:: Problem to work on ::
Where a line in the entries below contains the word "activity", count it. Return the total alone.

:: Records provided ::
━━━━━━━━━━━━━━━━

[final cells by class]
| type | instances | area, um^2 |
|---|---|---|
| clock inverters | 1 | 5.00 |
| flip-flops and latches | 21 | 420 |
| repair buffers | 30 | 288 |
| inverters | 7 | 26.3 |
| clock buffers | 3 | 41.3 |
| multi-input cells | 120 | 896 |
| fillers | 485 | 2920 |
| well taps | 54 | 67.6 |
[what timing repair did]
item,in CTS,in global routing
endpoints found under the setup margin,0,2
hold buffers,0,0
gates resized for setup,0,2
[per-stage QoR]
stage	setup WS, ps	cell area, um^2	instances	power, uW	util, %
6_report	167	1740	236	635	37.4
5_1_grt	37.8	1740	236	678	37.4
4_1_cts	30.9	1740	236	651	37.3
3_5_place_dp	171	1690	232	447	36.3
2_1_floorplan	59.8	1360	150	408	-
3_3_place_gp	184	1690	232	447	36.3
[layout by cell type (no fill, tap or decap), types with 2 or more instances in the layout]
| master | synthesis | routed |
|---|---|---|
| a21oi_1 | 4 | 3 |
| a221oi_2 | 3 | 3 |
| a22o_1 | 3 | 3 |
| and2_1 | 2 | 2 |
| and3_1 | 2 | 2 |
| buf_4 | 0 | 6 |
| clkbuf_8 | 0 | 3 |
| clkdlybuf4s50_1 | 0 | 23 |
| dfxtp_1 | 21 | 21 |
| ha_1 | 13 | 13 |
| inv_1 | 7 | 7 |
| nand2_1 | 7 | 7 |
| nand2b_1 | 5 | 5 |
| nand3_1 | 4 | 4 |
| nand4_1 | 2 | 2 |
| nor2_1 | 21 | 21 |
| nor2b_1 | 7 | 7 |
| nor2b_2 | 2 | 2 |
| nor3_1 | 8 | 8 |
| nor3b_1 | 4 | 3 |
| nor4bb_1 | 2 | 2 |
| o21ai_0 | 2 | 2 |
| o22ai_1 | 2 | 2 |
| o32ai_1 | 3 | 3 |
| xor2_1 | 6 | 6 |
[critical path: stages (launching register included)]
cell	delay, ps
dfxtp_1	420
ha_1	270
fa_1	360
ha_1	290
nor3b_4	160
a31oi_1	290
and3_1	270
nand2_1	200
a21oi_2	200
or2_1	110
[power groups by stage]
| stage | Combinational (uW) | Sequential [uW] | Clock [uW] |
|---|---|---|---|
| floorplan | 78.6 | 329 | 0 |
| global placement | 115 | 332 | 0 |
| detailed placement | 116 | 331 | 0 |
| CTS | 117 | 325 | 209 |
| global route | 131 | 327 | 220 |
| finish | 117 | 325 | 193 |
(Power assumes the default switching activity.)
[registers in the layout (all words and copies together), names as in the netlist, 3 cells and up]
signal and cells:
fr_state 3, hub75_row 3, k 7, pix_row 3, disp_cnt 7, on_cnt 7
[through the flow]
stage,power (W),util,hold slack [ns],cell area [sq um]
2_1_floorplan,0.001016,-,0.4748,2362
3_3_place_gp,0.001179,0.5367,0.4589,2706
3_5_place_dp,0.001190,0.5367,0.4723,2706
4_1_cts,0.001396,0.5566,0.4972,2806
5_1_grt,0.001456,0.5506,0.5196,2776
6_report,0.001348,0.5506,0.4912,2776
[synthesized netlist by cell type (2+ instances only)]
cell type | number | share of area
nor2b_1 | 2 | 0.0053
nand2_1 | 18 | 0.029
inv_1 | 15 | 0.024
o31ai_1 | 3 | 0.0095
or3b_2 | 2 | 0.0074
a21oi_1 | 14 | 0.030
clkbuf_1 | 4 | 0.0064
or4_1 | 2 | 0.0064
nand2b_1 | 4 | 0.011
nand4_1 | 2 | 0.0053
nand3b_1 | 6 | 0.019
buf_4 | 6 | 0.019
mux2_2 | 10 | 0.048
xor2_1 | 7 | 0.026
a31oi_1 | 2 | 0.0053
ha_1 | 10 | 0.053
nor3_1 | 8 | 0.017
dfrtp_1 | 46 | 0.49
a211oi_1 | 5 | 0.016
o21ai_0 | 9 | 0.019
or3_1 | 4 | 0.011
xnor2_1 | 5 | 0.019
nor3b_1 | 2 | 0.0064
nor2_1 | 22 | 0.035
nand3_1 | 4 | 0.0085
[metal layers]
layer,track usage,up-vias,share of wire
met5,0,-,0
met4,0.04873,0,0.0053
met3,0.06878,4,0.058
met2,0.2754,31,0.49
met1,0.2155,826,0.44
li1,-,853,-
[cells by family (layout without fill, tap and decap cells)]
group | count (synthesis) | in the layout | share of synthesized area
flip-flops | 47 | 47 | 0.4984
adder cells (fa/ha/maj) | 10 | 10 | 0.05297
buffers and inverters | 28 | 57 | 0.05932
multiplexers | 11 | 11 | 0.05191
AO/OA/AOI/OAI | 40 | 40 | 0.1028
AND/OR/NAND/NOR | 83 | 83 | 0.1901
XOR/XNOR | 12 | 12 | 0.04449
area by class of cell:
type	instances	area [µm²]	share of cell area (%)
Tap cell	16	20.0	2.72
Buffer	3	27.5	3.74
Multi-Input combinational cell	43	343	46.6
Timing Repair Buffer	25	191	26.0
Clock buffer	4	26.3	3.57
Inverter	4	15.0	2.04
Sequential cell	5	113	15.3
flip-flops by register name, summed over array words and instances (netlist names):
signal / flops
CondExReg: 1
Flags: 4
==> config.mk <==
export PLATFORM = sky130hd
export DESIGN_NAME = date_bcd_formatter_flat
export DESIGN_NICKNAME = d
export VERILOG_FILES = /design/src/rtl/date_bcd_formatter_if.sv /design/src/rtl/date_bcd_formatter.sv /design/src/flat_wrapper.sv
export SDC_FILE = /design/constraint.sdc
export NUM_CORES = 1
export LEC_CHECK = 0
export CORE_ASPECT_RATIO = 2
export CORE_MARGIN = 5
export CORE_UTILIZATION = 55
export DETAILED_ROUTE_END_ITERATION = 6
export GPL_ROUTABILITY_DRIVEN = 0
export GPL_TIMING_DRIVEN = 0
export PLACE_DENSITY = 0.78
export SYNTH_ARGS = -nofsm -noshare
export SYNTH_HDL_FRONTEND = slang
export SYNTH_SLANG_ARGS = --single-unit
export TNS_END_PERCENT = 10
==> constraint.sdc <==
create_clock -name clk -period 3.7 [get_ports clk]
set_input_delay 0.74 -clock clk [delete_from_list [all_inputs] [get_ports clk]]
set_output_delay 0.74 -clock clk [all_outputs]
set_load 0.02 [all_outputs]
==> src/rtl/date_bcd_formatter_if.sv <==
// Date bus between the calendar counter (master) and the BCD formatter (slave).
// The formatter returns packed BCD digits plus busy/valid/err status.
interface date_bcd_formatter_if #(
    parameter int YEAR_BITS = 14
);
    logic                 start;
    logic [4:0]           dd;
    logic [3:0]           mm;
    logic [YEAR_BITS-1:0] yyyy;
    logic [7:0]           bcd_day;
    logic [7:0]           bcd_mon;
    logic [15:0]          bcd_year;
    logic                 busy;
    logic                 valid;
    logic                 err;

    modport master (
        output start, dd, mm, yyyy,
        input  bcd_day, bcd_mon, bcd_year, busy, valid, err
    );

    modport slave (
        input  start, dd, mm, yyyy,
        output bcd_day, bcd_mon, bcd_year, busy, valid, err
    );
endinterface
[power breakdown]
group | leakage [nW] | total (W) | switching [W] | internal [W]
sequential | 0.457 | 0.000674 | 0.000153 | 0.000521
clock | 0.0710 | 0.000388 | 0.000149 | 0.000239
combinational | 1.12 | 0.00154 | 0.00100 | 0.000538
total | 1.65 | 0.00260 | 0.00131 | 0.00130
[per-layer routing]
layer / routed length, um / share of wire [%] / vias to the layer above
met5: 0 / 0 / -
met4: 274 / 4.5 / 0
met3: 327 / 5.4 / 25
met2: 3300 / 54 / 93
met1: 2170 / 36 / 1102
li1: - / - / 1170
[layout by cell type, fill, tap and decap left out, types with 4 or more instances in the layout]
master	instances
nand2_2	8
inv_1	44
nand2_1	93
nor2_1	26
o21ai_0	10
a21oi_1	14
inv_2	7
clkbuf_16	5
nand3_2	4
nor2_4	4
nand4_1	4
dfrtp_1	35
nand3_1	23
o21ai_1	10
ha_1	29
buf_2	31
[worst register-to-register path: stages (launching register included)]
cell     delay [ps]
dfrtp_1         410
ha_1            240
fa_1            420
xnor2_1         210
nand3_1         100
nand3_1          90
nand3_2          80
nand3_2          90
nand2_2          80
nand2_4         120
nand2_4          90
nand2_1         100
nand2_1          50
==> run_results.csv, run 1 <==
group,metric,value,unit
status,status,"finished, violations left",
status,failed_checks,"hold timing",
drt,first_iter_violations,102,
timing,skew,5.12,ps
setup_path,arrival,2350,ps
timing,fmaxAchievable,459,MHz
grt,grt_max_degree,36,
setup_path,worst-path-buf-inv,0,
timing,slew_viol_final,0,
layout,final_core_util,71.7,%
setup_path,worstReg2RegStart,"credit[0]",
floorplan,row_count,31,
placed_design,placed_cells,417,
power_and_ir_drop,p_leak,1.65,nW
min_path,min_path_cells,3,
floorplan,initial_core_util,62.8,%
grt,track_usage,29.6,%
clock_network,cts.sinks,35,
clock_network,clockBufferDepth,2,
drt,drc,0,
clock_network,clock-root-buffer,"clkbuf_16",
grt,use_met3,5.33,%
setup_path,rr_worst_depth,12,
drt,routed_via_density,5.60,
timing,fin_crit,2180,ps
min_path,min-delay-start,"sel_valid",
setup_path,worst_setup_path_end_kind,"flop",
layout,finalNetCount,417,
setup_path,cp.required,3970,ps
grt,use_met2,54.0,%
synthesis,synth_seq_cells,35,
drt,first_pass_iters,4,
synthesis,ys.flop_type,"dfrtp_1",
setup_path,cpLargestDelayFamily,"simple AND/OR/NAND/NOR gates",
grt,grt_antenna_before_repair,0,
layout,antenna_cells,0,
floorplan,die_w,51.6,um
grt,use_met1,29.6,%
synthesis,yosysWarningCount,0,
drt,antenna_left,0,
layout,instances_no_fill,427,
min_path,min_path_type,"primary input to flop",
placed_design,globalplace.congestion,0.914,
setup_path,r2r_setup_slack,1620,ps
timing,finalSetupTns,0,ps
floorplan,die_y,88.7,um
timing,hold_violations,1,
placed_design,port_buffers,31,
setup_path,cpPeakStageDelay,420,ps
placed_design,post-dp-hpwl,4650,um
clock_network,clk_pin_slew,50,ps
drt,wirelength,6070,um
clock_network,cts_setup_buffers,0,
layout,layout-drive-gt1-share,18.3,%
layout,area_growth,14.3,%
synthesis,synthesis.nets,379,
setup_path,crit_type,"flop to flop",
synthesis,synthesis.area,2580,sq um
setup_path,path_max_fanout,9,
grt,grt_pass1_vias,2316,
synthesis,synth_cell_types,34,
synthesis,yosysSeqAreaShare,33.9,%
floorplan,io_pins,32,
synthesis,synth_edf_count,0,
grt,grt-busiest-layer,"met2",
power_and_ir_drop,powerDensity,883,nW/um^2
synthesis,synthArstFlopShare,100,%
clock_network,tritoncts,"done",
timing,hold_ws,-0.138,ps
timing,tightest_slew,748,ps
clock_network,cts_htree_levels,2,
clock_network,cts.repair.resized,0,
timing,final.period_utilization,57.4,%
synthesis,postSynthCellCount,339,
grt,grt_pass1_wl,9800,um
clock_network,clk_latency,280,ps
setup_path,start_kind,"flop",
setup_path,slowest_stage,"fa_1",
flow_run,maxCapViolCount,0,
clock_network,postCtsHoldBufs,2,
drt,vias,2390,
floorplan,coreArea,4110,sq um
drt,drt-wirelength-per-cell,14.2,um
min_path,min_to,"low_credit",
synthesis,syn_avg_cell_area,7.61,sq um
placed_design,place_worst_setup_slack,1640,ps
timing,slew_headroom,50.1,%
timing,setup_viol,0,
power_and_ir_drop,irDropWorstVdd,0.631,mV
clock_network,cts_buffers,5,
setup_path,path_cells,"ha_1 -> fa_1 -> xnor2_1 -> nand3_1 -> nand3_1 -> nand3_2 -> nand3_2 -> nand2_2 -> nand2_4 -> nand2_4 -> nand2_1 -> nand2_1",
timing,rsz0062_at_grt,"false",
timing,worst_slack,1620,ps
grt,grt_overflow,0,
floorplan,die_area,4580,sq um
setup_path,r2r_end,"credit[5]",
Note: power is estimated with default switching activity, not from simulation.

━━━━━━━━━━━━━━━━

:: Task answer ::
2